[Saved entries]

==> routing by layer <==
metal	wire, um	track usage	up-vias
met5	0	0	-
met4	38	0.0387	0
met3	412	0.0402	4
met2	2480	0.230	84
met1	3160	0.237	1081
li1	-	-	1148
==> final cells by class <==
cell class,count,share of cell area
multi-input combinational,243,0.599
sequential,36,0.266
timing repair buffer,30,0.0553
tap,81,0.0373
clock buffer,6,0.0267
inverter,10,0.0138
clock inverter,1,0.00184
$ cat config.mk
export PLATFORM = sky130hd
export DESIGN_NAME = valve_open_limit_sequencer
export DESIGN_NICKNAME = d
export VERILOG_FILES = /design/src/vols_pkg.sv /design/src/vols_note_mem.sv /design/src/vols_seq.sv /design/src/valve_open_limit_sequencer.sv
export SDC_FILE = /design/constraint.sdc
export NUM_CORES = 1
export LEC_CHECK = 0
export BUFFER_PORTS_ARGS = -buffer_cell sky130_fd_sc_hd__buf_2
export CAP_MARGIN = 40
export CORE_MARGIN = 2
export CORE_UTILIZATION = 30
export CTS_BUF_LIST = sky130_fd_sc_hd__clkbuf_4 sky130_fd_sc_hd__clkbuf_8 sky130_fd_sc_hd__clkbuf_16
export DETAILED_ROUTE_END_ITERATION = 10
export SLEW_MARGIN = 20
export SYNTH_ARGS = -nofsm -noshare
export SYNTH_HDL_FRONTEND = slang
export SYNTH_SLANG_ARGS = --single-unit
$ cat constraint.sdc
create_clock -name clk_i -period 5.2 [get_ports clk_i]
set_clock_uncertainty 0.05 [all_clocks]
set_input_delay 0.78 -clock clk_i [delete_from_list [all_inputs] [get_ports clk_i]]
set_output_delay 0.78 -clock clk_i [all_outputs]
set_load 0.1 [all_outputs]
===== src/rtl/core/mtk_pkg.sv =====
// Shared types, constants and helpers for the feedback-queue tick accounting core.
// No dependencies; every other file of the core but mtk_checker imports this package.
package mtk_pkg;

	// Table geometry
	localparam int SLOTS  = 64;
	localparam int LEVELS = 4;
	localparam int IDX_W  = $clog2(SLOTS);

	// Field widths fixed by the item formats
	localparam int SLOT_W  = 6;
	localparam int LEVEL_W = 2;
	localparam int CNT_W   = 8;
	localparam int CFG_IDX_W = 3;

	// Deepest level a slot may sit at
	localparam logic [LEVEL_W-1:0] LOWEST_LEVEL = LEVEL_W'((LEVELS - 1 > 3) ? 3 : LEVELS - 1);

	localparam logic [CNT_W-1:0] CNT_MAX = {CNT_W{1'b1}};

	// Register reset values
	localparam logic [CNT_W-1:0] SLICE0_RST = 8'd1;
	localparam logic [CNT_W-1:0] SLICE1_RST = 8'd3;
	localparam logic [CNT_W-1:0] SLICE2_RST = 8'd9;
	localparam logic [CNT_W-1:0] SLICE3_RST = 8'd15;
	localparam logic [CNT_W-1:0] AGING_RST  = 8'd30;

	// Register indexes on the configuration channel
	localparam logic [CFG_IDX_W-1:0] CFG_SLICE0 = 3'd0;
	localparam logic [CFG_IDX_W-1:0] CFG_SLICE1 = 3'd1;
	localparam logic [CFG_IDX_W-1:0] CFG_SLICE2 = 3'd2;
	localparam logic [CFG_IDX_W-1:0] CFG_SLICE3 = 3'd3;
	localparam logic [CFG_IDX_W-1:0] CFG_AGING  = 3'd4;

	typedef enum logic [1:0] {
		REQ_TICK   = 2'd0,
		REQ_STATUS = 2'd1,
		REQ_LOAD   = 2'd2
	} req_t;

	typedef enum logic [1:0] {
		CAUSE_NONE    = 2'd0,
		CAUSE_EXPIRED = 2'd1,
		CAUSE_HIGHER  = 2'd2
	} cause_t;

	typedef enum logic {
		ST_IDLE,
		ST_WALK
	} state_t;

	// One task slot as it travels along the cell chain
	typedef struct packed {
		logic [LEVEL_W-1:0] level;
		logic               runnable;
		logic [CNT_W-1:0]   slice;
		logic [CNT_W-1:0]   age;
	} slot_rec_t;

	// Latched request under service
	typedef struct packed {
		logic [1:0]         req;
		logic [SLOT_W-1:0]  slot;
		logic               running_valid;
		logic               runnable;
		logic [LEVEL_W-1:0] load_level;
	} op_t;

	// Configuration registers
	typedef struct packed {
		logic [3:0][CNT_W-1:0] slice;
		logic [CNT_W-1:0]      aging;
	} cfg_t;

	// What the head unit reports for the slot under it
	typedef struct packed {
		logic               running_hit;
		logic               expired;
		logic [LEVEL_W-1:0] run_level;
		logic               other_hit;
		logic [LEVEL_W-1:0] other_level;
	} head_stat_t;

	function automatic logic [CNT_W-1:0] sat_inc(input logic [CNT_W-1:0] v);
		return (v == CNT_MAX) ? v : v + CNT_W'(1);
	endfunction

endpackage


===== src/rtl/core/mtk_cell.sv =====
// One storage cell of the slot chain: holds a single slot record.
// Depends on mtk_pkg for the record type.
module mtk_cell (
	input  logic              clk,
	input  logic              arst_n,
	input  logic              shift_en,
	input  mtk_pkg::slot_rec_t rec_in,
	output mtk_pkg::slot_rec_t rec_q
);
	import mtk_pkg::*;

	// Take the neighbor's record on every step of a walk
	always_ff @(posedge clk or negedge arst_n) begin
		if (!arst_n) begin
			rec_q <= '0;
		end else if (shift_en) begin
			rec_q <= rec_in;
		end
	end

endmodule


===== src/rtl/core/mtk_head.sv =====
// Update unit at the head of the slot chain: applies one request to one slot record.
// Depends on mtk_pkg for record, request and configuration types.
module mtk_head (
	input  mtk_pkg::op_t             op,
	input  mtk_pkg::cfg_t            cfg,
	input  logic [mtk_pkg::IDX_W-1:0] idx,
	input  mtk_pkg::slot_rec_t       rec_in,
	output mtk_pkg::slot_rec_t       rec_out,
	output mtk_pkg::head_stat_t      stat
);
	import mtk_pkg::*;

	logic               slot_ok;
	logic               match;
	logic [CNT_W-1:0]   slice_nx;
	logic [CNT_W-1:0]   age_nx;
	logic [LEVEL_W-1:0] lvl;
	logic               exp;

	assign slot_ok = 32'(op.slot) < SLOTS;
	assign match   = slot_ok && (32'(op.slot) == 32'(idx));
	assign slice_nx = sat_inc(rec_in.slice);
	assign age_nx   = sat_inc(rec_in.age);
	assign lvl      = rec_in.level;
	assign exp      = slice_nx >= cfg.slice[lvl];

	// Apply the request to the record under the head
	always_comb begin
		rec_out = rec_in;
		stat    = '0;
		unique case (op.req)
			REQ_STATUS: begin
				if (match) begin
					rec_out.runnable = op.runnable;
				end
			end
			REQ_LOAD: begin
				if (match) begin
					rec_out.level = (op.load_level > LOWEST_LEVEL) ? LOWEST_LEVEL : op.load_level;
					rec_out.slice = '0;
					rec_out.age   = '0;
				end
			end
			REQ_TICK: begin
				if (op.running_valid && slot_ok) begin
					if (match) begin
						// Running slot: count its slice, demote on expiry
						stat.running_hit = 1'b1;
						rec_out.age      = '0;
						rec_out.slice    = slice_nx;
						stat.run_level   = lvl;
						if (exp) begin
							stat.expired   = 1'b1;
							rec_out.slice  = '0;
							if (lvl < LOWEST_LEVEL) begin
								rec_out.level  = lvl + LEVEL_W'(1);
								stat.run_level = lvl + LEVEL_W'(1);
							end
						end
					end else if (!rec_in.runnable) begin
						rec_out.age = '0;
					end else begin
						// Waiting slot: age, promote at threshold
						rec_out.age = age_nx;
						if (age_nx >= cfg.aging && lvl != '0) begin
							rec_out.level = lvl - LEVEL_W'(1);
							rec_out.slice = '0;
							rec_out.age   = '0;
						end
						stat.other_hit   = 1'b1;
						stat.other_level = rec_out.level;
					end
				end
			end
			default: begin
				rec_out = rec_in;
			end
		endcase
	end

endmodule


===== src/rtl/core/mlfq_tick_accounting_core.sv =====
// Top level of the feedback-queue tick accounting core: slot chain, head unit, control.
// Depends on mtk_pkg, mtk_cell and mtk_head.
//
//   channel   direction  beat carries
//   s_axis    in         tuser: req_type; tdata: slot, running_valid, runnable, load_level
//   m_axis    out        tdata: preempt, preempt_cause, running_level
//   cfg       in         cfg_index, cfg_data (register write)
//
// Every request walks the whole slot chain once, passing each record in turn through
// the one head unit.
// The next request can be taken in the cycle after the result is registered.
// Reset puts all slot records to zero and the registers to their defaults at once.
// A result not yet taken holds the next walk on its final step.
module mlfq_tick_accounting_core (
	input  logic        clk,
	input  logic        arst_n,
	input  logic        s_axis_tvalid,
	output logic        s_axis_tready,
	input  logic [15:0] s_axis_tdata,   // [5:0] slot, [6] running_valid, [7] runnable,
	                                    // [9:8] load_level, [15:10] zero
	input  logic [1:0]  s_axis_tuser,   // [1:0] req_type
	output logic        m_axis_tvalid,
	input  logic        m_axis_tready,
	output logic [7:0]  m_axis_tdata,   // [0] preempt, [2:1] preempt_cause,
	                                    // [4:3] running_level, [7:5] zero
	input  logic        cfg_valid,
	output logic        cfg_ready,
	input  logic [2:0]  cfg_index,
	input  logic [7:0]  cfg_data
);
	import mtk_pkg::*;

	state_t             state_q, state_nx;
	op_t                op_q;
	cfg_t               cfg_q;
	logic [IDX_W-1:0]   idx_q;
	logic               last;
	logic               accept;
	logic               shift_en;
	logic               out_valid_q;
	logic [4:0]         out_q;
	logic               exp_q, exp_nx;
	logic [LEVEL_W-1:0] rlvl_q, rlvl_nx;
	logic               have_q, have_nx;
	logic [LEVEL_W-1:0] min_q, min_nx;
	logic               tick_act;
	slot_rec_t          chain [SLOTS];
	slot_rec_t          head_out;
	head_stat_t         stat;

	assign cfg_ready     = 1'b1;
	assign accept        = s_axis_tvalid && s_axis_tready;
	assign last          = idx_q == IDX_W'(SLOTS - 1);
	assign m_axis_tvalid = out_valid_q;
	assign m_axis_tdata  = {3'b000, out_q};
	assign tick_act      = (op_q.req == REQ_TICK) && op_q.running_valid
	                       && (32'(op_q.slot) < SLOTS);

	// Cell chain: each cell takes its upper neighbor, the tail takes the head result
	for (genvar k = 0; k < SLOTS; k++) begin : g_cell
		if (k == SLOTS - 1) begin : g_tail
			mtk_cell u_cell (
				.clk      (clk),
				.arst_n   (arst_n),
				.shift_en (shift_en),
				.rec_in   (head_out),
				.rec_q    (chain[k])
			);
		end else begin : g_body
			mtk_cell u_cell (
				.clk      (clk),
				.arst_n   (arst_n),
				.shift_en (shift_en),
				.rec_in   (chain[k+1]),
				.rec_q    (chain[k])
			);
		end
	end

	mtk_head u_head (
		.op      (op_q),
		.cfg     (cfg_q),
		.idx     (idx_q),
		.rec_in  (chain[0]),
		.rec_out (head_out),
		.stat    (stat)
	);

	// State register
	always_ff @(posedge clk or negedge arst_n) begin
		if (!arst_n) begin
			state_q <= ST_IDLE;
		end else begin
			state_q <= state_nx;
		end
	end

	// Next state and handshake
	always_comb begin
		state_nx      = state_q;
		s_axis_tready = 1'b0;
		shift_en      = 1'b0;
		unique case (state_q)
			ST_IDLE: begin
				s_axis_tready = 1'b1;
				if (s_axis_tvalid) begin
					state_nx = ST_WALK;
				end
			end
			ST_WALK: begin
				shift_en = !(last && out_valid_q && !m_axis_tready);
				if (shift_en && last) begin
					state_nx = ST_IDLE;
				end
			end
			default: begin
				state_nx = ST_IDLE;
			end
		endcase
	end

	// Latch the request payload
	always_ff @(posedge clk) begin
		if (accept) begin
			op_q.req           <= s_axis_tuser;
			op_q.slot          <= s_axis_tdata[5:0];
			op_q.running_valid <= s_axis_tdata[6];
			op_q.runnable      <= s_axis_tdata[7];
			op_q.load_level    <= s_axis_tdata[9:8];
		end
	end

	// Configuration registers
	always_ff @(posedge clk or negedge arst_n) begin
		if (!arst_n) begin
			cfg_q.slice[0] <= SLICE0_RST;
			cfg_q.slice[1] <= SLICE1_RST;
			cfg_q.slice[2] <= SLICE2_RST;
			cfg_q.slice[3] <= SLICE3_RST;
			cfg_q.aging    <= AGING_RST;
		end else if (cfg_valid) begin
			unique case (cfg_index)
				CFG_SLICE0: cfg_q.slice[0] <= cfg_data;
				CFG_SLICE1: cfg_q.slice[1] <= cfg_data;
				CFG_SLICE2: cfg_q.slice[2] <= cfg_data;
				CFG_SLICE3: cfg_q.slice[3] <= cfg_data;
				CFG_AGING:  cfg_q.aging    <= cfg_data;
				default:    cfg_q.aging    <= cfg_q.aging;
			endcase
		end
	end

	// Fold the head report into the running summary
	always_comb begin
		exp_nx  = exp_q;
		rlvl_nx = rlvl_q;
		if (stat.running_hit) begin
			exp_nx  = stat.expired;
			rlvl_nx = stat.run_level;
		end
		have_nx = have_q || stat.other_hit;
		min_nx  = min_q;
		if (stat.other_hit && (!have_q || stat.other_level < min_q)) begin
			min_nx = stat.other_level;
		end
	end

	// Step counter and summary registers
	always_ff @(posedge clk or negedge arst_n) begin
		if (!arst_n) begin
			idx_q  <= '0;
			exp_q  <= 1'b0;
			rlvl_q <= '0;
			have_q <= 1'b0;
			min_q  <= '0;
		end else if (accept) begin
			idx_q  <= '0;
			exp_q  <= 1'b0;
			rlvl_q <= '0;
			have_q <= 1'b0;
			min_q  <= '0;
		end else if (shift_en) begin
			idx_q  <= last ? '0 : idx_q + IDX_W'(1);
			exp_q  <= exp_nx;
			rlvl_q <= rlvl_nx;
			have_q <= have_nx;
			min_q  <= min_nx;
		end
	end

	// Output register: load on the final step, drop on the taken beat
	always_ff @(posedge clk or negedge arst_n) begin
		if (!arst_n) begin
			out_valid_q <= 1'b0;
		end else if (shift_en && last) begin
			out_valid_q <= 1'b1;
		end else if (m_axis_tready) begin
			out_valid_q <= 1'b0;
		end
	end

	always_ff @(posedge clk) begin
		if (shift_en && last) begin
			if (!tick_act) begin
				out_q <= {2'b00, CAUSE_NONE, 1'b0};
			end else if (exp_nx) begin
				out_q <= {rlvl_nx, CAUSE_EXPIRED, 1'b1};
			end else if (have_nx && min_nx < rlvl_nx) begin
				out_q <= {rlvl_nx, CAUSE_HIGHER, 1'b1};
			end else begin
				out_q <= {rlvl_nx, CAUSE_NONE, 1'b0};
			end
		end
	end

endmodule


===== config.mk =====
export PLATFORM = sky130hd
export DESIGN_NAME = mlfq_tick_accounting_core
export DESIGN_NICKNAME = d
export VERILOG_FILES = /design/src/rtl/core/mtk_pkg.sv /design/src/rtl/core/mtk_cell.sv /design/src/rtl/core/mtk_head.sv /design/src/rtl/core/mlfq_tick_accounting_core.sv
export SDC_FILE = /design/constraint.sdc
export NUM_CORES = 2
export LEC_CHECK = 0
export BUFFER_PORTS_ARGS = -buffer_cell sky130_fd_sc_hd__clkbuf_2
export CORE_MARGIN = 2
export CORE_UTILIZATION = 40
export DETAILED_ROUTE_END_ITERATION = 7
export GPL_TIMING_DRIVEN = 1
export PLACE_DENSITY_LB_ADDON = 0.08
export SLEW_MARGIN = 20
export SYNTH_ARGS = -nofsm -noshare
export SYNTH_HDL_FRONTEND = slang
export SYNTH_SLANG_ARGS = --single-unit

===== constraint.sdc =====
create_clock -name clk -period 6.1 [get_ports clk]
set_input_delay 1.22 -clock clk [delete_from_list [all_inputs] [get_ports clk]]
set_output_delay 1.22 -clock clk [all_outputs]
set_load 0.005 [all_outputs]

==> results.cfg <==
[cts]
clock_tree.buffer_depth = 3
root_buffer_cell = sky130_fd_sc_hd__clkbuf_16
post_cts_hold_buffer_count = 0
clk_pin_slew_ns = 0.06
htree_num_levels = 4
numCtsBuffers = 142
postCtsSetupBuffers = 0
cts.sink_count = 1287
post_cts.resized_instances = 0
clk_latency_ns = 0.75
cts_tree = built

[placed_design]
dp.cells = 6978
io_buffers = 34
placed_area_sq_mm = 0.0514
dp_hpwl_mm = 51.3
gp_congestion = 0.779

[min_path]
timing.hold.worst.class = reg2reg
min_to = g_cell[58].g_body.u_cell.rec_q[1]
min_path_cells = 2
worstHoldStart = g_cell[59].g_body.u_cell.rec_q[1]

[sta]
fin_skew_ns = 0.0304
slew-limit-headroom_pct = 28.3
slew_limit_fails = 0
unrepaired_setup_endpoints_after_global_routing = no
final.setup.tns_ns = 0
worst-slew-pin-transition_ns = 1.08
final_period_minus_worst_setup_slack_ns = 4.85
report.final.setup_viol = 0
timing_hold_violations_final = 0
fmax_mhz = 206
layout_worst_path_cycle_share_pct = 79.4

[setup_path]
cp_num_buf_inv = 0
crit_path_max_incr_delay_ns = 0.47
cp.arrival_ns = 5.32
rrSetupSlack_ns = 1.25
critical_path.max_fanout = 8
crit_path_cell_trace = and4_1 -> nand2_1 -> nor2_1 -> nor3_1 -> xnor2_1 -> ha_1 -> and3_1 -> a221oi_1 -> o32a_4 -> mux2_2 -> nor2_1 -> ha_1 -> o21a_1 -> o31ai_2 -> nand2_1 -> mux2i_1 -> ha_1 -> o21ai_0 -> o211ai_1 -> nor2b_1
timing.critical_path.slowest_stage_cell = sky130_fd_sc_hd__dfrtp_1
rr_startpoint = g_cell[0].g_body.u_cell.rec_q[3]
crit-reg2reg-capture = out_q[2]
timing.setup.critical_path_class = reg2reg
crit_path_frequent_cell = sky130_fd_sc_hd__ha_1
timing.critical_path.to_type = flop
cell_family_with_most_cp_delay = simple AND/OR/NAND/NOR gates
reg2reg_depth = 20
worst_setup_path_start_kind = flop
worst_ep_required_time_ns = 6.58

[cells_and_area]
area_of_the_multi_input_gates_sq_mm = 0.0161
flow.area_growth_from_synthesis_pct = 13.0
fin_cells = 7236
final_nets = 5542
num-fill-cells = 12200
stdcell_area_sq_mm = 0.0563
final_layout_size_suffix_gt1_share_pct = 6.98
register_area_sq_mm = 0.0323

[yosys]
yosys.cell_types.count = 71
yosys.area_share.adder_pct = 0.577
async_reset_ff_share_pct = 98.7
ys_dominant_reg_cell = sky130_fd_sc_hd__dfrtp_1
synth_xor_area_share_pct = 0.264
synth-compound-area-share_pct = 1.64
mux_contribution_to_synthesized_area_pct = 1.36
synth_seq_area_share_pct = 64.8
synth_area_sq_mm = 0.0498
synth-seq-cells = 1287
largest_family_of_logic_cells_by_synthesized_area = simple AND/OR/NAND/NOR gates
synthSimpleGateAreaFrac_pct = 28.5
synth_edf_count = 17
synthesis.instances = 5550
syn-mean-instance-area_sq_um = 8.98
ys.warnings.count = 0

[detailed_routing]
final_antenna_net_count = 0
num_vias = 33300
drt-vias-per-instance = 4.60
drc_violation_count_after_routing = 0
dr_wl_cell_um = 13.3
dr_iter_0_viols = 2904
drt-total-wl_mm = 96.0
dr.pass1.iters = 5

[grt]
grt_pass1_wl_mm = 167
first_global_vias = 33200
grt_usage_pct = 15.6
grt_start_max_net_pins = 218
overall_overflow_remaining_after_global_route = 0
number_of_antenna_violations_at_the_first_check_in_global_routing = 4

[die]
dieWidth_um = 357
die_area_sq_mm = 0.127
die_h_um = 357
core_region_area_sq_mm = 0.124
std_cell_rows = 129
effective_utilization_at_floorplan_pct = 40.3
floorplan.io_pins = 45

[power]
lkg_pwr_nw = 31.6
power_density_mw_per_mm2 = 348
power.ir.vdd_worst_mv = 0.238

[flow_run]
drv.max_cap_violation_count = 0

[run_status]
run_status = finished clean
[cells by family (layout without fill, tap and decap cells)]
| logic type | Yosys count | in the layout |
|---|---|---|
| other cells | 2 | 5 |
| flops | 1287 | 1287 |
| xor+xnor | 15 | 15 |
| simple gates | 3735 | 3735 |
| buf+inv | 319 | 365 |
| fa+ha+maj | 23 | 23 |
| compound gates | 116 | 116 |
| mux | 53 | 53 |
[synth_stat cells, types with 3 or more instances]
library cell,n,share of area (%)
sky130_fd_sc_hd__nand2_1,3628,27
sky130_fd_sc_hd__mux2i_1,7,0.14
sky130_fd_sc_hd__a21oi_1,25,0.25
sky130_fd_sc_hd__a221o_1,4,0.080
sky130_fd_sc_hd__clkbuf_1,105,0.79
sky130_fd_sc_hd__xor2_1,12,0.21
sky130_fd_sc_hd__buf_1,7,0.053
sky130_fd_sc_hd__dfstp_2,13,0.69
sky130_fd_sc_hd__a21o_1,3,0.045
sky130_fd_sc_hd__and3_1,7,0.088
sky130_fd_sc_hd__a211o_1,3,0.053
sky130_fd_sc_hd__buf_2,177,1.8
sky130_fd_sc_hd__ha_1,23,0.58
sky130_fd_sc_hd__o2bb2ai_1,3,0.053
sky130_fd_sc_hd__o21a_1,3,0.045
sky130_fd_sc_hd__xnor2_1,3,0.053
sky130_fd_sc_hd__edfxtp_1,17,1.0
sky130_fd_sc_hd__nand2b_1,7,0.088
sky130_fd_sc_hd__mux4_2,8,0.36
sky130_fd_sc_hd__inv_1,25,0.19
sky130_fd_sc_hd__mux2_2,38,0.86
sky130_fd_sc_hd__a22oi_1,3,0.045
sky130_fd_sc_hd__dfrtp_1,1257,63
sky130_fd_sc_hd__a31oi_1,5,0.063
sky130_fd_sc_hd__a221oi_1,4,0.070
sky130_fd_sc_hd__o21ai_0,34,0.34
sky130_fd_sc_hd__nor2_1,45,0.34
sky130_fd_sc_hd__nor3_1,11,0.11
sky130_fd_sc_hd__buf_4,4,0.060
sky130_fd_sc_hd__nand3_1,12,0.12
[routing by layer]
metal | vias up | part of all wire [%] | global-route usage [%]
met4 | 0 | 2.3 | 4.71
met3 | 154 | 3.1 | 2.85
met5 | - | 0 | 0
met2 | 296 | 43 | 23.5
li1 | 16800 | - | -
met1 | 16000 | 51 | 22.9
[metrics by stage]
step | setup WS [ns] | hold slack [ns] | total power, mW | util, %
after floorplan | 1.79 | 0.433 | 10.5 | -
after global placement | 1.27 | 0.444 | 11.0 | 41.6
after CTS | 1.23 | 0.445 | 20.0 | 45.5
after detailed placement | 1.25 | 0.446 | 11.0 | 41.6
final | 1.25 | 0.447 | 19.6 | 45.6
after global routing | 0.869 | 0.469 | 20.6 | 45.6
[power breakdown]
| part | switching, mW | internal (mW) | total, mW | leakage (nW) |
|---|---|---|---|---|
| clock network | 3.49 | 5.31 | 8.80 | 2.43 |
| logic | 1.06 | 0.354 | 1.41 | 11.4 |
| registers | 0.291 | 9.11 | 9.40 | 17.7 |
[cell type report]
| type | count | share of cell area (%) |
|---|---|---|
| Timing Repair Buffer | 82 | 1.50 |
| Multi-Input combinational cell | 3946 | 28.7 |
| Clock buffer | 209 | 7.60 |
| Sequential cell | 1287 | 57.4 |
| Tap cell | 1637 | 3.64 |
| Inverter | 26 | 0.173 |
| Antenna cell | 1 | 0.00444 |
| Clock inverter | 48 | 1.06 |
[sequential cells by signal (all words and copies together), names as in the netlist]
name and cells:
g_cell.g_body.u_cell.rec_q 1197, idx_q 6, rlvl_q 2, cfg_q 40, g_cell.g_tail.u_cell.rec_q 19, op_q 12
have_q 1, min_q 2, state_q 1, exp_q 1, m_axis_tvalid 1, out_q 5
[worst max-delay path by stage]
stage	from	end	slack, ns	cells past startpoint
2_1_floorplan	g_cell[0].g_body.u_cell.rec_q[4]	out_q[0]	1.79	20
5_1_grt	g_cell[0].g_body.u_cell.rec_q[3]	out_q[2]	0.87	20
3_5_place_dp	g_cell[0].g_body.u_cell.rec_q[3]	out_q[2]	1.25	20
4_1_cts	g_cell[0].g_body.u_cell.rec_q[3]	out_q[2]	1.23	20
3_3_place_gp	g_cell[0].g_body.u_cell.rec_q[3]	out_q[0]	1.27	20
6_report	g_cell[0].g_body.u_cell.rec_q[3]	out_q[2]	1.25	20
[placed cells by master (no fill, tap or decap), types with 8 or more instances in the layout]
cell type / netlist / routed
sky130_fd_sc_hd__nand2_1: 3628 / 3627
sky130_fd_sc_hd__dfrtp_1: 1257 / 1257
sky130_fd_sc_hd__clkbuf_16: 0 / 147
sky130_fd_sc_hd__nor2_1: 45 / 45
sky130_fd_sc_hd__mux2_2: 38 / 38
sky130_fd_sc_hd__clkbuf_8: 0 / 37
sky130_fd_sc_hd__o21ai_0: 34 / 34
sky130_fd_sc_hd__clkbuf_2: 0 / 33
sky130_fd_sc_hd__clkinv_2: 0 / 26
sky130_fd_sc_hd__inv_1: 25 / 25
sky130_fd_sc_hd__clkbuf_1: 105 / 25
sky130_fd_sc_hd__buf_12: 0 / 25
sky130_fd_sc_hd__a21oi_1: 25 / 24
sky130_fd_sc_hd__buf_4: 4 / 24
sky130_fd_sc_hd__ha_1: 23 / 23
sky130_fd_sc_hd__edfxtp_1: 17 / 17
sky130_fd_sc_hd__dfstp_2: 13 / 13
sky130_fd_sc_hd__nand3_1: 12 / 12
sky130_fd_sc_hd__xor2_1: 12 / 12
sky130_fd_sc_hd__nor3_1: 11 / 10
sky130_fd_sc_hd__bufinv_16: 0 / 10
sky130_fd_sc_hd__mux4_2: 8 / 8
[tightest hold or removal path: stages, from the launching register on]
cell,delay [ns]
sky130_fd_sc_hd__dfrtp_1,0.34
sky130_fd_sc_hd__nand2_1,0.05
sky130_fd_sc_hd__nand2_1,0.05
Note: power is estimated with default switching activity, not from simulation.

EXERCISE PROMPT. Scan the data for the string "combinational" and copy each line in which it occurs.

RESPONSE AREA.
multi-input combinational,243,0.599
| Multi-Input combinational cell | 3946 | 28.7 |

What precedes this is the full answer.